REQUIREMENT: Copy the lines below exactly, starting at the line that contains "addr_d = addr_q + ADDR_W'(1);" and stopping after the last line, and include no other lines.

MATERIAL FOR THIS TASK:
· · ·

$ cat config.mk
export PLATFORM = sky130hd
export DESIGN_NAME = ctrl_write_decoder
export DESIGN_NICKNAME = d
export VERILOG_FILES = /design/src/rtl/cwd_pkg.sv /design/src/rtl/cwd_region.sv /design/src/rtl/cwd_assembler.sv /design/src/rtl/ctrl_write_decoder.sv
export SDC_FILE = /design/constraint.sdc
export NUM_CORES = 1
export LEC_CHECK = 0
export BUFFER_PORTS_ARGS = -buffer_cell sky130_fd_sc_hd__clkbuf_2
export CAP_MARGIN = 20
export CORE_MARGIN = 2
export CORE_UTILIZATION = 56
export CTS_CLUSTER_DIAMETER = 50
export DETAILED_ROUTE_END_ITERATION = 16
export HOLD_SLACK_MARGIN = 0.03
export PLACE_DENSITY_LB_ADDON = 0.05
export SYNTH_ARGS = -nofsm -noshare
export SYNTH_HDL_FRONTEND = slang
export SYNTH_HIERARCHICAL = 1
export SYNTH_SLANG_ARGS = --single-unit
$ cat constraint.sdc
create_clock -name clk -period 3.9 [get_ports clk]
set_clock_uncertainty 0.05 [all_clocks]
set_input_delay 0.39 -clock clk [delete_from_list [all_inputs] [get_ports clk]]
set_output_delay 0.39 -clock clk [all_outputs]
set_load 0.005 [all_outputs]
$ cat src/rtl/cwd_pkg.sv
package cwd_pkg;
  typedef enum logic [1:0] {
    TGT_PARAM = 2'd0,
    TGT_PROG  = 2'd1,
    TGT_REG   = 2'd2,
    TGT_NONE  = 2'd3
  } tgt_e;

  typedef enum logic [2:0] {
    ST_IDLE = 3'd0,
    ST_DEV  = 3'd1,
    ST_AHI  = 3'd2,
    ST_ALO  = 3'd3,
    ST_DATA = 3'd4
  } st_e;
endpackage

$ cat src/rtl/cwd_region.sv
module cwd_region
  import cwd_pkg::*;
#(
  parameter int ADDR_W      = 11,
  parameter int PARAM_END   = 1024,
  parameter int PROG_END    = 1536,
  parameter int REG_BASE    = 2032,
  parameter int PARAM_BYTES = 4,
  parameter int PROG_BYTES  = 5,
  parameter int CNT_W       = 3
) (
  input  logic [ADDR_W-1:0] addr,
  output tgt_e              tgt,
  output logic [CNT_W-1:0]  nbytes
);
  always_comb begin
    if (addr < ADDR_W'(PARAM_END)) begin
      tgt    = TGT_PARAM;
      nbytes = CNT_W'(PARAM_BYTES);
    end else if (addr < ADDR_W'(PROG_END)) begin
      tgt    = TGT_PROG;
      nbytes = CNT_W'(PROG_BYTES);
    end else if (addr >= ADDR_W'(REG_BASE)) begin
      tgt    = TGT_REG;
      nbytes = CNT_W'(1);
    end else begin
      tgt    = TGT_NONE;
      nbytes = CNT_W'(1);
    end
  end
endmodule

$ cat src/rtl/cwd_assembler.sv
module cwd_assembler #(
  parameter int MAXB  = 5,
  parameter int CNT_W = 3,
  localparam int W    = MAXB * 8
) (
  input  logic             clk,
  input  logic             rst_n,
  input  logic             clr,
  input  logic             shift,
  input  logic [7:0]       byte_in,
  output logic [W-1:0]     shift_word,
  output logic [CNT_W-1:0] cnt_inc
);
  logic [W-1:0]     word_q, word_d;
  logic [CNT_W-1:0] cnt_q, cnt_d;

  assign shift_word = {word_q[W-9:0], byte_in};
  assign cnt_inc    = cnt_q + CNT_W'(1);

  always_comb begin
    word_d = word_q;
    cnt_d  = cnt_q;
    if (clr) begin
      word_d = '0;
      cnt_d  = '0;
    end else if (shift) begin
      word_d = shift_word;
      cnt_d  = cnt_inc;
    end
  end

  always_ff @(posedge clk or negedge rst_n) begin
    if (!rst_n) begin
      word_q <= '0;
      cnt_q  <= '0;
    end else if (clr || shift) begin
      word_q <= word_d;
      cnt_q  <= cnt_d;
    end
  end
endmodule

$ cat src/rtl/ctrl_write_decoder.sv
module ctrl_write_decoder
  import cwd_pkg::*;
#(
  parameter int ADDR_W      = 11,
  parameter int PARAM_END   = 1024,
  parameter int PROG_END    = 1536,
  parameter int REG_BASE    = 2032,
  parameter int PARAM_BYTES = 4,
  parameter int PROG_BYTES  = 5,
  parameter int PARAM_VAL_W = 28
) (
  input  logic                    clk,
  input  logic                    rst_n,
  input  logic                    byte_valid,
  input  logic [7:0]              byte_data,
  input  logic                    txn_start,
  input  logic                    txn_end,
  input  logic [6:0]              dev_addr_cfg,
  output logic                    wr_strobe,
  output logic [1:0]              wr_target,
  output logic [ADDR_W-1:0]       wr_addr,
  output logic [PROG_BYTES*8-1:0] wr_data
);
  localparam int WORD_W = PROG_BYTES * 8;
  localparam int CNT_W  = $clog2(PROG_BYTES + 1);

  // reset synchroniser: asynchronous assert, synchronous release
  logic [1:0] rs_q;
  logic       rst_sync_n;
  always_ff @(posedge clk or negedge rst_n) begin
    if (!rst_n) rs_q <= 2'b00;
    else        rs_q <= {rs_q[0], 1'b1};
  end
  assign rst_sync_n = rs_q[1];

  st_e               st_q, st_d, eff_st;
  logic [ADDR_W-1:0] addr_q, addr_d;
  tgt_e              tgt;
  logic [CNT_W-1:0]  nbytes, cnt_inc;
  logic [WORD_W-1:0] shift_word, wdata_d;
  logic              shift, clr, wr_d;

  logic              wr_q;
  tgt_e              tgt_q;
  logic [ADDR_W-1:0] waddr_q;
  logic [WORD_W-1:0] wdata_q;

  cwd_region #(
    .ADDR_W(ADDR_W), .PARAM_END(PARAM_END), .PROG_END(PROG_END),
    .REG_BASE(REG_BASE), .PARAM_BYTES(PARAM_BYTES),
    .PROG_BYTES(PROG_BYTES), .CNT_W(CNT_W)
  ) u_region (
    .addr(addr_q), .tgt(tgt), .nbytes(nbytes)
  );

  cwd_assembler #(.MAXB(PROG_BYTES), .CNT_W(CNT_W)) u_asm (
    .clk(clk), .rst_n(rst_sync_n), .clr(clr), .shift(shift),
    .byte_in(byte_data), .shift_word(shift_word), .cnt_inc(cnt_inc)
  );

  // a start marker forces the byte of the same cycle into the device slot
  assign eff_st = txn_start ? ST_DEV : st_q;

  always_comb begin
    st_d   = eff_st;
    addr_d = addr_q;
    shift  = 1'b0;
    clr    = txn_start;
    wr_d   = 1'b0;
    if (byte_valid) begin
      case (eff_st)
        ST_DEV: st_d = (byte_data[7:1] == dev_addr_cfg && !byte_data[0])
                       ? ST_AHI : ST_IDLE;
        ST_AHI: begin
          addr_d = {byte_data[ADDR_W-9:0], addr_q[7:0]};
          st_d   = ST_ALO;
        end
        ST_ALO: begin
          addr_d[7:0] = byte_data;
          st_d        = ST_DATA;
          clr         = 1'b1;
        end
        ST_DATA: begin
          if (cnt_inc == nbytes) begin
            wr_d   = (tgt != TGT_NONE);
            clr    = 1'b1;
            addr_d = addr_q + ADDR_W'(1);
          end else begin
            shift = 1'b1;
          end
        end
        default: st_d = ST_IDLE;
      endcase
    end
    if (txn_end) begin
      st_d = ST_IDLE;
      clr  = 1'b1;
    end
  end

  always_comb begin
    case (tgt)
      TGT_PARAM: wdata_d = WORD_W'(shift_word[PARAM_VAL_W-1:0]);
      TGT_REG:   wdata_d = WORD_W'(shift_word[7:0]);
      default:   wdata_d = shift_word;
    endcase
  end

  always_ff @(posedge clk or negedge rst_sync_n) begin
    if (!rst_sync_n) begin
      st_q   <= ST_IDLE;
      addr_q <= '0;
    end else begin
      st_q   <= st_d;
      addr_q <= addr_d;
    end
  end

  always_ff @(posedge clk or negedge rst_sync_n) begin
    if (!rst_sync_n) begin
      wr_q    <= 1'b0;
      tgt_q   <= TGT_PARAM;
      waddr_q <= '0;
      wdata_q <= '0;
    end else begin
      wr_q <= wr_d;
      if (wr_d) begin
        tgt_q   <= tgt;
        waddr_q <= addr_q;
        wdata_q <= wdata_d;
      end
    end
  end

  assign wr_strobe = wr_q;
  assign wr_target = tgt_q;
  assign wr_addr   = waddr_q;
  assign wr_data   = wdata_q;
endmodule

· · ·

EXERCISE RESULT:
            addr_d = addr_q + ADDR_W'(1);
          end else begin
            shift = 1'b1;
          end
        end
        default: st_d = ST_IDLE;
      endcase
    end
    if (txn_end) begin
      st_d = ST_IDLE;
      clr  = 1'b1;
    end
  end

  always_comb begin
    case (tgt)
      TGT_PARAM: wdata_d = WORD_W'(shift_word[PARAM_VAL_W-1:0]);
      TGT_REG:   wdata_d = WORD_W'(shift_word[7:0]);
      default:   wdata_d = shift_word;
    endcase
  end

  always_ff @(posedge clk or negedge rst_sync_n) begin
    if (!rst_sync_n) begin
      st_q   <= ST_IDLE;
      addr_q <= '0;
    end else begin
      st_q   <= st_d;
      addr_q <= addr_d;
    end
  end

  always_ff @(posedge clk or negedge rst_sync_n) begin
    if (!rst_sync_n) begin
      wr_q    <= 1'b0;
      tgt_q   <= TGT_PARAM;
      waddr_q <= '0;
      wdata_q <= '0;
    end else begin
      wr_q <= wr_d;
      if (wr_d) begin
        tgt_q   <= tgt;
        waddr_q <= addr_q;
        wdata_q <= wdata_d;
      end
    end
  end

  assign wr_strobe = wr_q;
  assign wr_target = tgt_q;
  assign wr_addr   = waddr_q;
  assign wr_data   = wdata_q;
endmodule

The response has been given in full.